According to the Human Rights Defense Center, you leave DNA everywhere you go and on anything you touch. Your DNA can stay around for a long time in places you have been or on items you have touched. If a crime occurs in a location where you recently visited, it could implicate you in a crime. There is even a chance that if, for example, you touch a knife and it is later used to commit a murder, that your DNA will show up and you become a murder suspect.
Part of the reason why DNA transfer is such an issue is because of the advances made in technology. They can pick up DNA from the tiniest of specimens these days. That may be great when catching the right criminal, but it is trouble for all the innocent people. It increases the chances of false DNA matches and wrongful convictions.

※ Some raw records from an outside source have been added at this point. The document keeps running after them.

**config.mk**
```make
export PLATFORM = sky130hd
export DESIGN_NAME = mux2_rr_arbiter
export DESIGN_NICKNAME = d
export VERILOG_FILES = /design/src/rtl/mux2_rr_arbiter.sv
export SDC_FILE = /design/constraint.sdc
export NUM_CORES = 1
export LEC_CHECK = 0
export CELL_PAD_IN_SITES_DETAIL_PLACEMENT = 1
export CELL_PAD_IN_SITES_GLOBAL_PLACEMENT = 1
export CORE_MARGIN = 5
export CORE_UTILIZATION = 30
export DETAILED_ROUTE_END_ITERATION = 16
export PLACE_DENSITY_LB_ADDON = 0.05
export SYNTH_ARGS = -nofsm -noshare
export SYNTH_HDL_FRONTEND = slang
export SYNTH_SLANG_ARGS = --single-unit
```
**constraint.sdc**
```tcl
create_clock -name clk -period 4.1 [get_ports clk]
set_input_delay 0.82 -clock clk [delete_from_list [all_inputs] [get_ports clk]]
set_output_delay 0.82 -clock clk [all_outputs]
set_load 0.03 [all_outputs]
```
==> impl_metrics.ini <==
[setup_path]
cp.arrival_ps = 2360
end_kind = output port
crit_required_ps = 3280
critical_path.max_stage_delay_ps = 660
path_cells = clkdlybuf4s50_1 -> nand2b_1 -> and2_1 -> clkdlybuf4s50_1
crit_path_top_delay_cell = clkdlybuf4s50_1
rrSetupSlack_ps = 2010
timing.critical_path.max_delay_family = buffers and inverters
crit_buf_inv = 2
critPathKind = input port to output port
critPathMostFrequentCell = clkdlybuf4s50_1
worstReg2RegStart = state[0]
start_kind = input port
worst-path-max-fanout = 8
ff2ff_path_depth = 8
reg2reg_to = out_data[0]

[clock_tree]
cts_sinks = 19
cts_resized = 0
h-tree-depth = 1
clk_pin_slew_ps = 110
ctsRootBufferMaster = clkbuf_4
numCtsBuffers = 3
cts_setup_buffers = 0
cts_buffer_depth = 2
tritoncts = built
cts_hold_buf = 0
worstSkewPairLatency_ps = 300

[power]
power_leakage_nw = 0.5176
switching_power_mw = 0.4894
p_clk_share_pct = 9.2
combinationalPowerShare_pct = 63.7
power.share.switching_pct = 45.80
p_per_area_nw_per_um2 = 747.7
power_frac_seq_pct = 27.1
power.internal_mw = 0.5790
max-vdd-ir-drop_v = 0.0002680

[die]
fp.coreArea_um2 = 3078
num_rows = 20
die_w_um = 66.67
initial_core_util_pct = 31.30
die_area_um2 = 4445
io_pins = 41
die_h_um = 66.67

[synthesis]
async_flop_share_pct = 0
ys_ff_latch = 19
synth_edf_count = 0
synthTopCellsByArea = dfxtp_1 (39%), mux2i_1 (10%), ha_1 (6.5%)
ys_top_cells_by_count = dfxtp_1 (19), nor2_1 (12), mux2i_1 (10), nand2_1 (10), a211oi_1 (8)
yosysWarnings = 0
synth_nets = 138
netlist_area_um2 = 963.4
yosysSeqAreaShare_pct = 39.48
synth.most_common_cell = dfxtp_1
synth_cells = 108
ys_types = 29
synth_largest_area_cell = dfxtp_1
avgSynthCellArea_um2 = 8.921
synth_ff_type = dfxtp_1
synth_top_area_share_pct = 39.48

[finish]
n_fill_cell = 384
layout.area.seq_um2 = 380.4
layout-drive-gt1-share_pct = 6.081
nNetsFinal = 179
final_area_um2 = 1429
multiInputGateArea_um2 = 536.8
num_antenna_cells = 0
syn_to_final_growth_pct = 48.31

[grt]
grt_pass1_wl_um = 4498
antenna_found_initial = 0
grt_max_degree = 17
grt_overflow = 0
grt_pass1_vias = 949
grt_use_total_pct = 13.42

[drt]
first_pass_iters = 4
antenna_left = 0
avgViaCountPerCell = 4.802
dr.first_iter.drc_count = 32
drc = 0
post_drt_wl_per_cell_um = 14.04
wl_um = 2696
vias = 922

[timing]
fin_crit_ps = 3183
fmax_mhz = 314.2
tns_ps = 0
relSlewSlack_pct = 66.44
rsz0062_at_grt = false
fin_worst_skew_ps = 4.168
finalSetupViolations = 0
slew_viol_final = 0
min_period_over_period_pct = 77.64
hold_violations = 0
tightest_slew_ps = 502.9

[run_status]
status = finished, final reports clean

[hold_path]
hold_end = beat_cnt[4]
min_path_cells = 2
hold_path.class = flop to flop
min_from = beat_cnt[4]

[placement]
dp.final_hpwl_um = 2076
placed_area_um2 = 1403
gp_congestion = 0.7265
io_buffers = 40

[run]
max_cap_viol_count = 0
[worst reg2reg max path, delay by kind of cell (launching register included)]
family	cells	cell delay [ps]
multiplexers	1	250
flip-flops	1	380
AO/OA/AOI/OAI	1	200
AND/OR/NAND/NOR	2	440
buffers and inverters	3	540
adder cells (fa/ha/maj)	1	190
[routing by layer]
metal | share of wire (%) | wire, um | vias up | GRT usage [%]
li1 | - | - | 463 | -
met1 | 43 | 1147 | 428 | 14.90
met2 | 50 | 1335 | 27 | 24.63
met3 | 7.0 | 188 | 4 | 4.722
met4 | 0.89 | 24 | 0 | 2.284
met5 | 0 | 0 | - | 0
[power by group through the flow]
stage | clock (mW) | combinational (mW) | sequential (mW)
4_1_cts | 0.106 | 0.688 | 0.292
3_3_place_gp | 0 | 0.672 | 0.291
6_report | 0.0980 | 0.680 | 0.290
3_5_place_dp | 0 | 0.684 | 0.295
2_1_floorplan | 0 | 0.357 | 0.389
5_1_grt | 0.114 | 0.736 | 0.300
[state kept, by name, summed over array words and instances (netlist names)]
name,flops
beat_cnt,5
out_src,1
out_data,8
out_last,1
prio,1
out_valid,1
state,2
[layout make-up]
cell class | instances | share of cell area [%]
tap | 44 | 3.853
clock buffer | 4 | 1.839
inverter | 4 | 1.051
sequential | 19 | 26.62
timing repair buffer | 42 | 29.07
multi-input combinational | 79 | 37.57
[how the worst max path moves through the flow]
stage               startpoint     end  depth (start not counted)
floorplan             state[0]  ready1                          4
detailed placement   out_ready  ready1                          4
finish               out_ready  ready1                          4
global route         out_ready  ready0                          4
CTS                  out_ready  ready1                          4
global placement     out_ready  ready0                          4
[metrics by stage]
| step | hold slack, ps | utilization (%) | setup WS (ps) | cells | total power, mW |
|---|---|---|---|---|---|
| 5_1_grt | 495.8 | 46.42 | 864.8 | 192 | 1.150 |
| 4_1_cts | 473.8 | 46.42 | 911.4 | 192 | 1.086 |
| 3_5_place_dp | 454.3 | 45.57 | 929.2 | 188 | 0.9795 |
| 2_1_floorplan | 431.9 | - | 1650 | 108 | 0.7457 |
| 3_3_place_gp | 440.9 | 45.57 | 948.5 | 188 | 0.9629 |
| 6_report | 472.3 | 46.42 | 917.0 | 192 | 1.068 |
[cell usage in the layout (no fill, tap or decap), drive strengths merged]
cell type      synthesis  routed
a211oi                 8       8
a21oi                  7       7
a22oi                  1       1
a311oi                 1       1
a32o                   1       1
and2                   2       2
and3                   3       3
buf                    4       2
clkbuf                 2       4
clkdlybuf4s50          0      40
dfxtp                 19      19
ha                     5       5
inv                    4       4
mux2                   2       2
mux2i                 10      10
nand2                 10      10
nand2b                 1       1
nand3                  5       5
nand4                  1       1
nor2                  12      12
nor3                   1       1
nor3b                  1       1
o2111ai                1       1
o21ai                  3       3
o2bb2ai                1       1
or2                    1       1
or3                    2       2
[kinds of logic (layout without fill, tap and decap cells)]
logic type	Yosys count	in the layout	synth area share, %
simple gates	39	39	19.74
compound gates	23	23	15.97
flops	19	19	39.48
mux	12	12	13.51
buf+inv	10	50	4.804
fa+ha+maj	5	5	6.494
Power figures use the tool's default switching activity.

Furthermore, new knowledge about DNA shows us that DNA is transferrable not only by the person to whom it belongs but also by others. For example, you touch a doorknob and then someone else touches that doorknob. It is possible for your DNA to transfer to that other person. When a technician gathers DNA from a crime scene, he or she cannot know if you left the DNA or if someone else brought it to the scene.
Due to these issues, DNA is not the magic evidence everyone thinks. It is essential for juries to know about the possibilities that DNA evidence could be wrong. This information is for education and is not legal advice.